→ **Work item**
Show every line in the material below in which the string "error" appears.

→ **Provided material**
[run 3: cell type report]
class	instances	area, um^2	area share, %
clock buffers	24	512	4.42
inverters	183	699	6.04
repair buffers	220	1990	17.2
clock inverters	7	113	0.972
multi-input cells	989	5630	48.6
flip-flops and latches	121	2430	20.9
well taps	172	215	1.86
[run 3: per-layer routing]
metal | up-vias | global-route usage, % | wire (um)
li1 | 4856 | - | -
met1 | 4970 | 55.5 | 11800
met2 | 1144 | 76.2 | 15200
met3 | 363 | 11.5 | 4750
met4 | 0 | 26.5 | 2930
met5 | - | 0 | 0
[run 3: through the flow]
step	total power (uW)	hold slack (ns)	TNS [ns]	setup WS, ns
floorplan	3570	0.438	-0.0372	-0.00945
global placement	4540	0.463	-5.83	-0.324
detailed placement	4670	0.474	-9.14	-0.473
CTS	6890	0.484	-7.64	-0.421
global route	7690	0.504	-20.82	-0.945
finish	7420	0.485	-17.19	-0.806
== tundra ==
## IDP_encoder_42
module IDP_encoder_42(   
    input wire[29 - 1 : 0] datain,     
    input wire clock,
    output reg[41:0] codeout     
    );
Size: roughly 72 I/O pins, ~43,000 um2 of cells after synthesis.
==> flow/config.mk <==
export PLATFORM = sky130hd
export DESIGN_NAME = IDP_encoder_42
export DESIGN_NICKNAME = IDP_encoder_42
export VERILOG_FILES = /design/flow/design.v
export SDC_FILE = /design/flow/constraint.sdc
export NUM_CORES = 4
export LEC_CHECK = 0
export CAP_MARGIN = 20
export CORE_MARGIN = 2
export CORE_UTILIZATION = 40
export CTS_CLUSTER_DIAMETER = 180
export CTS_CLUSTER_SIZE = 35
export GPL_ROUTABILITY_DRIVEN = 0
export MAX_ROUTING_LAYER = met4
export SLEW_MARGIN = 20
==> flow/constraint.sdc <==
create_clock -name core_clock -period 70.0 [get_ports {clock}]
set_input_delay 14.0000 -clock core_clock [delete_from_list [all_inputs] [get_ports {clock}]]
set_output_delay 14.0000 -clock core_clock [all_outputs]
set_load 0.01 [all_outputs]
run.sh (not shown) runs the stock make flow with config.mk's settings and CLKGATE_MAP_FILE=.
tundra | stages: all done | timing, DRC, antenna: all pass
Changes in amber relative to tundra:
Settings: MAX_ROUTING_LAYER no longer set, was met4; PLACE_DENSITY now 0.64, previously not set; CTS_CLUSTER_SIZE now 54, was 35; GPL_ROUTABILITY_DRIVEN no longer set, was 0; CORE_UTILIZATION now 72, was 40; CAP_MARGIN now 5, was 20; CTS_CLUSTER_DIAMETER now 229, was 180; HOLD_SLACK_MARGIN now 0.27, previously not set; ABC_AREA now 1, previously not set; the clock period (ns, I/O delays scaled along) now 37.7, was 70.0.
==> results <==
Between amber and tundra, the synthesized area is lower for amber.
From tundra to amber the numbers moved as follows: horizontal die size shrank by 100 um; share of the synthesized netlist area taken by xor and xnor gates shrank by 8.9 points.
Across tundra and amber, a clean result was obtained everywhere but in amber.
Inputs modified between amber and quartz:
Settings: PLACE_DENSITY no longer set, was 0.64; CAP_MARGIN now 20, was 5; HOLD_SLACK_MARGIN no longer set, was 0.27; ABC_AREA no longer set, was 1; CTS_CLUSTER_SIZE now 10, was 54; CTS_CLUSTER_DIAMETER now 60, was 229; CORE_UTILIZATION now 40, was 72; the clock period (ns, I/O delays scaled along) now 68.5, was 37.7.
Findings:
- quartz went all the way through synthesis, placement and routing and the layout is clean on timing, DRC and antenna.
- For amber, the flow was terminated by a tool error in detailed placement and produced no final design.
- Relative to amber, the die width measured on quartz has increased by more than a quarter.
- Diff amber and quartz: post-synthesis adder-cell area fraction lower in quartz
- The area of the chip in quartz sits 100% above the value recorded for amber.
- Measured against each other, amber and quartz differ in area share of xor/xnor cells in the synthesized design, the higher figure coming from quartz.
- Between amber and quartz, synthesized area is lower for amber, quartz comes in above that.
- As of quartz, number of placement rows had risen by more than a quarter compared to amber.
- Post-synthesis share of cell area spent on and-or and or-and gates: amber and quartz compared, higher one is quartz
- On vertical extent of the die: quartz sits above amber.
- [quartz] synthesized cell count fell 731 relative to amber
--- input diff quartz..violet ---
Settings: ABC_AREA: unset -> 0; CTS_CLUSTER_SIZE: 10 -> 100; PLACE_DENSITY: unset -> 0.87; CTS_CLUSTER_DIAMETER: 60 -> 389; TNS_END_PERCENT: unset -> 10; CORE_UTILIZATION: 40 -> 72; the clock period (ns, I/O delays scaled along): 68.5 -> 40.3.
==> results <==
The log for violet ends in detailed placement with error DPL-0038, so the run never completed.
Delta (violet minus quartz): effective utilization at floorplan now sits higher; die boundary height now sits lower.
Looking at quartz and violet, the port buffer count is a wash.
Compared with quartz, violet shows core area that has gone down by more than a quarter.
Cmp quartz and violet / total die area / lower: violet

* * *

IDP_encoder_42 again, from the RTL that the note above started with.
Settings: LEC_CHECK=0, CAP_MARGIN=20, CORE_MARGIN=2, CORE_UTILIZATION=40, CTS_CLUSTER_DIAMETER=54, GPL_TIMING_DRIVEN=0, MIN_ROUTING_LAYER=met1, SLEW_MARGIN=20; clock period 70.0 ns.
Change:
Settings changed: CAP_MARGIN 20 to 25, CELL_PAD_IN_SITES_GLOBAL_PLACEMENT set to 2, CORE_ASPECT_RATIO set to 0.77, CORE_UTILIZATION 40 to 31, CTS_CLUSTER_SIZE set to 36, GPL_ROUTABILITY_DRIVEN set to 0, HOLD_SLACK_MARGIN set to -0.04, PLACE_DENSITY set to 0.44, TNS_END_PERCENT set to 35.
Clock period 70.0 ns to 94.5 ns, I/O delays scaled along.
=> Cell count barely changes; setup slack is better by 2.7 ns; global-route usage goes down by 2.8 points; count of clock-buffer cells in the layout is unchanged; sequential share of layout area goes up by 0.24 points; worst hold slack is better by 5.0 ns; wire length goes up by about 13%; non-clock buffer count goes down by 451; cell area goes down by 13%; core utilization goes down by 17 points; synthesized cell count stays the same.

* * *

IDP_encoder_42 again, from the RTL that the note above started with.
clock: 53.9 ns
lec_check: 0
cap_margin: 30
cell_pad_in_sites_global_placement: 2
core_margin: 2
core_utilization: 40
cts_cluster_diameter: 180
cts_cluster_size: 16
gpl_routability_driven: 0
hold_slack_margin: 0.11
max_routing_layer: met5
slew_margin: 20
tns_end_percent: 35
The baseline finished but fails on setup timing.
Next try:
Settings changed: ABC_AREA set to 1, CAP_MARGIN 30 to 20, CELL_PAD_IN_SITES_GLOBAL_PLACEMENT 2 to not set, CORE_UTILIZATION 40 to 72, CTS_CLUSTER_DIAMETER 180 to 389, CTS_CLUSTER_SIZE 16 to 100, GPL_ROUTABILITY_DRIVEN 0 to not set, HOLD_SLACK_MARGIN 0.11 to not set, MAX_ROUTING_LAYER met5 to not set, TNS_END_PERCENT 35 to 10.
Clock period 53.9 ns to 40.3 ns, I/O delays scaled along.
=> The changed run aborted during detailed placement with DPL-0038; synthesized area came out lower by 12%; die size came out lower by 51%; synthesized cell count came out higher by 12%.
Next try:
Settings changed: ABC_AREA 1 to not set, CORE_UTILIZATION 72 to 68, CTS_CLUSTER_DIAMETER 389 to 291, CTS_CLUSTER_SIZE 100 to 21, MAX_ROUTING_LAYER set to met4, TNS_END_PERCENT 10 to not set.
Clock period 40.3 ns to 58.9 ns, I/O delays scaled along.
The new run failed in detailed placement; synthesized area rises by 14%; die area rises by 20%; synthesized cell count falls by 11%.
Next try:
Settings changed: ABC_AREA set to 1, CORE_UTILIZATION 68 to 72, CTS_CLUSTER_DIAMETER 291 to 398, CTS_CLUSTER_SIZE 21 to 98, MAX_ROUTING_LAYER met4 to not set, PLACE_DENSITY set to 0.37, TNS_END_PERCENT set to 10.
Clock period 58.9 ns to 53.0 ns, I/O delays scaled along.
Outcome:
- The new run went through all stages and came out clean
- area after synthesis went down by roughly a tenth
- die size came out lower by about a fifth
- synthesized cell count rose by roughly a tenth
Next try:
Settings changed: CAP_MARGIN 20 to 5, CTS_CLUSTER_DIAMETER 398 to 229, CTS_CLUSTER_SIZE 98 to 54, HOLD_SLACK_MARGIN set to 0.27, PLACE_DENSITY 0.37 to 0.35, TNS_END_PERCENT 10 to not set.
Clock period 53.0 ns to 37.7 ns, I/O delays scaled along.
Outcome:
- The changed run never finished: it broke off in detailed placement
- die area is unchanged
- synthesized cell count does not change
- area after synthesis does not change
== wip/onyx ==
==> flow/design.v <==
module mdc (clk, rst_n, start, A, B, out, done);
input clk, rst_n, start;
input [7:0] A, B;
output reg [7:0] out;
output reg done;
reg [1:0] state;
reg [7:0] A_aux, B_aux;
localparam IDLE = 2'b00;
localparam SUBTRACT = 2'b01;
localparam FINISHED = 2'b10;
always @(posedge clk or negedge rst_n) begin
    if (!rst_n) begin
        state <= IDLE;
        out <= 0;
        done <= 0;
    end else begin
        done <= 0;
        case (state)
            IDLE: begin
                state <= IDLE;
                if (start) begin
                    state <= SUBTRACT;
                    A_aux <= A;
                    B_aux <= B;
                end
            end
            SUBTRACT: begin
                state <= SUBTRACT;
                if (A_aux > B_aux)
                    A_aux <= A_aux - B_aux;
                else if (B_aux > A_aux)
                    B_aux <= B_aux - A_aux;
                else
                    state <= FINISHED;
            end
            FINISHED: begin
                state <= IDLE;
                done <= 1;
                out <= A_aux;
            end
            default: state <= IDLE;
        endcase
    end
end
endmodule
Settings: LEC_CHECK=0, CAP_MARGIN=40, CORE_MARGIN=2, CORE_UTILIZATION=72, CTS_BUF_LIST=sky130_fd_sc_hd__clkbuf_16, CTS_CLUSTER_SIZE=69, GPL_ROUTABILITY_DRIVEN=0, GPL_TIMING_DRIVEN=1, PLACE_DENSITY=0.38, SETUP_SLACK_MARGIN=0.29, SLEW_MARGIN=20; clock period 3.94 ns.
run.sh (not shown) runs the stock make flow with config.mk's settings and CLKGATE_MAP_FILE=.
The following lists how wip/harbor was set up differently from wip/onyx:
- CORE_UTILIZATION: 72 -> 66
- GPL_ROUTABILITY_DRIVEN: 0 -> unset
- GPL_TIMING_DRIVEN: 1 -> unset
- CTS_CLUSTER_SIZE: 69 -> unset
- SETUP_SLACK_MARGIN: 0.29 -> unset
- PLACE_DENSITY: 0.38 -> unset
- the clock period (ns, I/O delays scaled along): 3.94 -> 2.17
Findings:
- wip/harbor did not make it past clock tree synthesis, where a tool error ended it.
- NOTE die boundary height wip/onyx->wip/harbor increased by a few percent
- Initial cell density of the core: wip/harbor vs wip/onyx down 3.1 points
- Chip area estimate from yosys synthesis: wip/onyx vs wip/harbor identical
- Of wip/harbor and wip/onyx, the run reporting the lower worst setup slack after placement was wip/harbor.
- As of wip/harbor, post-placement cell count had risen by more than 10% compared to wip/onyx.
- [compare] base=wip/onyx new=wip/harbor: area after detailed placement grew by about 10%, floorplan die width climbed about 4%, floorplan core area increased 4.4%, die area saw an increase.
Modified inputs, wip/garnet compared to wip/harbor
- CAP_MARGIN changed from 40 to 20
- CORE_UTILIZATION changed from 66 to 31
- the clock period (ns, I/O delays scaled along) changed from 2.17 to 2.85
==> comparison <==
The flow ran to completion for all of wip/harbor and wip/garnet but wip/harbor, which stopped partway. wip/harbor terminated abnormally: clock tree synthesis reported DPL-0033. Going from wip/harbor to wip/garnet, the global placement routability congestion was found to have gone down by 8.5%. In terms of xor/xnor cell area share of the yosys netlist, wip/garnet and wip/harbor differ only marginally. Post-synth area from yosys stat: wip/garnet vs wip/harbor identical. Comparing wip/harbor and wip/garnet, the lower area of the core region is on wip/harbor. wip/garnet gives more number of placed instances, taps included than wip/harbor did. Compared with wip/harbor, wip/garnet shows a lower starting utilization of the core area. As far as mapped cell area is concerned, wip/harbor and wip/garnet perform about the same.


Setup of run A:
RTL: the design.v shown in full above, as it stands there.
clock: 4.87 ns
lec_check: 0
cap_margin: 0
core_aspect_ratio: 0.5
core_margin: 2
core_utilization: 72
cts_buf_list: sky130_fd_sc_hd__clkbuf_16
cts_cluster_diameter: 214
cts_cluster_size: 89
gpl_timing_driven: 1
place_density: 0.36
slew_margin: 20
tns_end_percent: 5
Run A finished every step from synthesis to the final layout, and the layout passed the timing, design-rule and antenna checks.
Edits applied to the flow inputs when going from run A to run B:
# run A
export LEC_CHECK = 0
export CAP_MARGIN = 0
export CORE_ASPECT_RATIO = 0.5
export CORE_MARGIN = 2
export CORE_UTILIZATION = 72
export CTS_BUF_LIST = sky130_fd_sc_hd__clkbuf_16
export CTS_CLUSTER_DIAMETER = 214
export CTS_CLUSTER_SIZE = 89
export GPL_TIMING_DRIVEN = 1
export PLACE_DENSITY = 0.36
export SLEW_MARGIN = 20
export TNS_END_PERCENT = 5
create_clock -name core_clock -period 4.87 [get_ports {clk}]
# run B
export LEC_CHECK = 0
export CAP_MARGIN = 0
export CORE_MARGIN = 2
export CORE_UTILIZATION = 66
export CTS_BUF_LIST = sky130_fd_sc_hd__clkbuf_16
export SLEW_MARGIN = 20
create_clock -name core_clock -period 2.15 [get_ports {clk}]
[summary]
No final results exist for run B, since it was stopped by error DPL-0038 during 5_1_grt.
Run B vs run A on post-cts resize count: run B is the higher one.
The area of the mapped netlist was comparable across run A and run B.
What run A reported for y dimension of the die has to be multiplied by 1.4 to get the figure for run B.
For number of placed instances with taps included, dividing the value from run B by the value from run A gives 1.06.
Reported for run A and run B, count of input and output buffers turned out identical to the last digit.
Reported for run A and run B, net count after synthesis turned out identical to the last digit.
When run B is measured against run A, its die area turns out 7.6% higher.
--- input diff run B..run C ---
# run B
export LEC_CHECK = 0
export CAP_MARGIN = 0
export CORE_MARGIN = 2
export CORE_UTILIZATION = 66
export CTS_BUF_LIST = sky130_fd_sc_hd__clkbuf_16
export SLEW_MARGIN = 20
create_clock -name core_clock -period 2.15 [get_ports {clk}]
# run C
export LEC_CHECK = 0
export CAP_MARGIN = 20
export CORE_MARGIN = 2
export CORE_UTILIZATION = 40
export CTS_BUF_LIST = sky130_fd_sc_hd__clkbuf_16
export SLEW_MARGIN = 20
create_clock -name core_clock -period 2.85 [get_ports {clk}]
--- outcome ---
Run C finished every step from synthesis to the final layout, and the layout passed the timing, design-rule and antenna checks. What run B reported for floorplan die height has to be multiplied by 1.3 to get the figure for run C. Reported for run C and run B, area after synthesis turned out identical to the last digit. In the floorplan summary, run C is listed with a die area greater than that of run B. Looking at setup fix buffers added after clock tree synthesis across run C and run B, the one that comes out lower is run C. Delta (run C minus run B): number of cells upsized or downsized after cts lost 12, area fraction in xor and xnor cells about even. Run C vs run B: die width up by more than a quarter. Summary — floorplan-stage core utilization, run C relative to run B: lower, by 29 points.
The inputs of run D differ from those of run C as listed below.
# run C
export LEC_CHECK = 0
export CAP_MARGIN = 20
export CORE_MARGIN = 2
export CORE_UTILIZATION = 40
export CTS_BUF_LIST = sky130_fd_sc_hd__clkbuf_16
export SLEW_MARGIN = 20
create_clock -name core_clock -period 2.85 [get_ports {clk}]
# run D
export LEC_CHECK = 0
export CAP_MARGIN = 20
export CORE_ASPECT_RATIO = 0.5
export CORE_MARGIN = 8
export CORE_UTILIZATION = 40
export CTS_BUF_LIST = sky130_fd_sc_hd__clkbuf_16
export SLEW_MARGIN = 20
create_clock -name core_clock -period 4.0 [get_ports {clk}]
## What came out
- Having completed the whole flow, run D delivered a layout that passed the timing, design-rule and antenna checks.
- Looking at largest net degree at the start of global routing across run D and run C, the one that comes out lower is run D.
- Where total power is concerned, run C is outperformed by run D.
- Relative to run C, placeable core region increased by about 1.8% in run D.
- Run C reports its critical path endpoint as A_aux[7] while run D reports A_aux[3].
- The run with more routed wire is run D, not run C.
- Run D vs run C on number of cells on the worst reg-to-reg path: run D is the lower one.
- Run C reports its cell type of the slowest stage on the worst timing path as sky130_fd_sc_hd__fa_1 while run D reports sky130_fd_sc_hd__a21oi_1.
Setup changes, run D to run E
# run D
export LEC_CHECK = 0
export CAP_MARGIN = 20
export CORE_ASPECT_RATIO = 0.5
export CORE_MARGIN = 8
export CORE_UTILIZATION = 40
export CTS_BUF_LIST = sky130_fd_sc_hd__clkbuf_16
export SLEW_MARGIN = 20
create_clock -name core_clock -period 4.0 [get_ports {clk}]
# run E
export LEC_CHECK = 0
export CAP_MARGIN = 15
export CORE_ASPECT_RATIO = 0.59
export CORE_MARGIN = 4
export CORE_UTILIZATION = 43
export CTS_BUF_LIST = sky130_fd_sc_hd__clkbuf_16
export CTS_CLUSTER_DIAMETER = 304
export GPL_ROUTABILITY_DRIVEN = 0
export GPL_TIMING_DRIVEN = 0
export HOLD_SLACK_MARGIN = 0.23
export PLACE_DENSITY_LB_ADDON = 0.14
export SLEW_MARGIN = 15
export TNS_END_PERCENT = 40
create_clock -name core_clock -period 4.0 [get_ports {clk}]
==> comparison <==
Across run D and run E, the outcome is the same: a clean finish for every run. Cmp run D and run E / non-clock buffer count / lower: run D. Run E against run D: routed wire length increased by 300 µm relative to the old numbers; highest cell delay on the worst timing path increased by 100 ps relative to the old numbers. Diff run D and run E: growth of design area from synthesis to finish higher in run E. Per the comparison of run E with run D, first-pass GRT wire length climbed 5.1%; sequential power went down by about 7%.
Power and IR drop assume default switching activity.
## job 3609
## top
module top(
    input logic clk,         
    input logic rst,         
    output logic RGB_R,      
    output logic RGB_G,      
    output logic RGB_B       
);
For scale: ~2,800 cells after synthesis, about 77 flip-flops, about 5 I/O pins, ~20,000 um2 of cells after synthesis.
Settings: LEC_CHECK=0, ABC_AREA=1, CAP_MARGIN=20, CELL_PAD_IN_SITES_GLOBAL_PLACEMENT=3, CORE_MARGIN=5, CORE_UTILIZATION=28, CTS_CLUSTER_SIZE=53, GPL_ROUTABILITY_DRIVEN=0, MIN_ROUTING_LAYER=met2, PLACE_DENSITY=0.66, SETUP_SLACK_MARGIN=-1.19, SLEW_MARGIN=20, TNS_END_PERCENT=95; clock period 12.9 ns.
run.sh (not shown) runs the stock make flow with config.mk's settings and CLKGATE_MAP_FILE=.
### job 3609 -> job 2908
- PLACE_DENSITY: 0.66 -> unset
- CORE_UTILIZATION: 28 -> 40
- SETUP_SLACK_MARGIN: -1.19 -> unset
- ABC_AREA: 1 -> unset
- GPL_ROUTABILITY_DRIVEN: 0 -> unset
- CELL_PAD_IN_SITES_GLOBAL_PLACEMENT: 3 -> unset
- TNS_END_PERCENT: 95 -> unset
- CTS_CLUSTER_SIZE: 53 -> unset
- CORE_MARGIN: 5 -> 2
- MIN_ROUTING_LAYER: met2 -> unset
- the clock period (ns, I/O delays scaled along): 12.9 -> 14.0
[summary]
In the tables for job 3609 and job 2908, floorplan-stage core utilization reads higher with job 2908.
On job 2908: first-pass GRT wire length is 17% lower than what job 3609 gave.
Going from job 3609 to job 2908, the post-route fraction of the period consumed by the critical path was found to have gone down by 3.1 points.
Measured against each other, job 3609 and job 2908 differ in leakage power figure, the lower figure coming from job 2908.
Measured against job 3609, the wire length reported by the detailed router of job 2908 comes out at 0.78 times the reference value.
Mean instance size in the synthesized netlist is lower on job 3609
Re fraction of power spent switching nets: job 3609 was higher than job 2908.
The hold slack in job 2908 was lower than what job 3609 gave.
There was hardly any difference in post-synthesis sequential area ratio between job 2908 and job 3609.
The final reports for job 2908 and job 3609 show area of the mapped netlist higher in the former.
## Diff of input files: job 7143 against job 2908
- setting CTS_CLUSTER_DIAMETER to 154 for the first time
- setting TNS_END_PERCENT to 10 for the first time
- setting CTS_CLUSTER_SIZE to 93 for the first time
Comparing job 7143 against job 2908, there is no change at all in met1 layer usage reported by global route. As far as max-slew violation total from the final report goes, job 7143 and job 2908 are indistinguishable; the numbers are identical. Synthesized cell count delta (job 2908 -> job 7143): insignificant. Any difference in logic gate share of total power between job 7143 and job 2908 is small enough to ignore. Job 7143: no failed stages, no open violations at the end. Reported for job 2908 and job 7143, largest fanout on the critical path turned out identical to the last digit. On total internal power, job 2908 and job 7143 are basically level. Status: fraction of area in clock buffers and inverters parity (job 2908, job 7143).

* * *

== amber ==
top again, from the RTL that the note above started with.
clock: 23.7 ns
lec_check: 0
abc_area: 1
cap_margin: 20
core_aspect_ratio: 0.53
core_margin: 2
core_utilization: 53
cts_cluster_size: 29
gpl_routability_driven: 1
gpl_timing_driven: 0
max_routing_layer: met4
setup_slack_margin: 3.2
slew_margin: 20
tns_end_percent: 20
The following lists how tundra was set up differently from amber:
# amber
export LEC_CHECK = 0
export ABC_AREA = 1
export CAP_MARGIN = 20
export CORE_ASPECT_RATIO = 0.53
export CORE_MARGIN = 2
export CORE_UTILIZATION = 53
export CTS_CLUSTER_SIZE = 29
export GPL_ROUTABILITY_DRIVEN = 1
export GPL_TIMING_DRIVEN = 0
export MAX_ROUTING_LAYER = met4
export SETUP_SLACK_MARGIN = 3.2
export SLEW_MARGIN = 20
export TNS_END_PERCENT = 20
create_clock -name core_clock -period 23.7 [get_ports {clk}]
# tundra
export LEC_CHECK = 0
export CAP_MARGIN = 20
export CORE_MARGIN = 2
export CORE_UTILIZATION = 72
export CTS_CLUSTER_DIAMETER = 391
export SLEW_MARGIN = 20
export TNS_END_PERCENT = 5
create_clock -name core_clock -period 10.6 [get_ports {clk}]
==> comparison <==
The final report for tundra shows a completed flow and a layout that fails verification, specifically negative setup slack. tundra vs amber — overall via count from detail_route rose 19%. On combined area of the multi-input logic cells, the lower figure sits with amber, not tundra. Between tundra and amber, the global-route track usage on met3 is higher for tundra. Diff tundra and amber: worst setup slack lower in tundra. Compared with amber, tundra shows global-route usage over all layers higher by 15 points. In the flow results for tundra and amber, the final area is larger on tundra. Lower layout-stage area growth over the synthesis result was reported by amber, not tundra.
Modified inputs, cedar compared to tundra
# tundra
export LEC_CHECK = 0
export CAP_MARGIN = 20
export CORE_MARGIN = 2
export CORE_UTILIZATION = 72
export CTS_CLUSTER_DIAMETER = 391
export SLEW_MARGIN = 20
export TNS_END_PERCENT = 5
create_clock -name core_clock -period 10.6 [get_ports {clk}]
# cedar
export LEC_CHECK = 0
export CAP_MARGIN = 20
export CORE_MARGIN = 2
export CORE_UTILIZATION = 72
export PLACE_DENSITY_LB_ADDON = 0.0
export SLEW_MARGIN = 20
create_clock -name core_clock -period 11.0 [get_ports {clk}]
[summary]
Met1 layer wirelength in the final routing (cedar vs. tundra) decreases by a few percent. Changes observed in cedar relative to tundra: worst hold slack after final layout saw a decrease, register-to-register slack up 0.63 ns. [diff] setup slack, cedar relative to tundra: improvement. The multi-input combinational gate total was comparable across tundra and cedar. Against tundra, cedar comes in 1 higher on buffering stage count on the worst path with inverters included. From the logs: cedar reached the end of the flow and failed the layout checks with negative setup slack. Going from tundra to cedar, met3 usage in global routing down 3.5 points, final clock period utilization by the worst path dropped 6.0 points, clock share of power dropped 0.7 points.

→ **Expected output**
- For amber, the flow was terminated by a tool error in detailed placement and produced no final design.
The log for violet ends in detailed placement with error DPL-0038, so the run never completed.
- wip/harbor did not make it past clock tree synthesis, where a tool error ended it.
No final results exist for run B, since it was stopped by error DPL-0038 during 5_1_grt.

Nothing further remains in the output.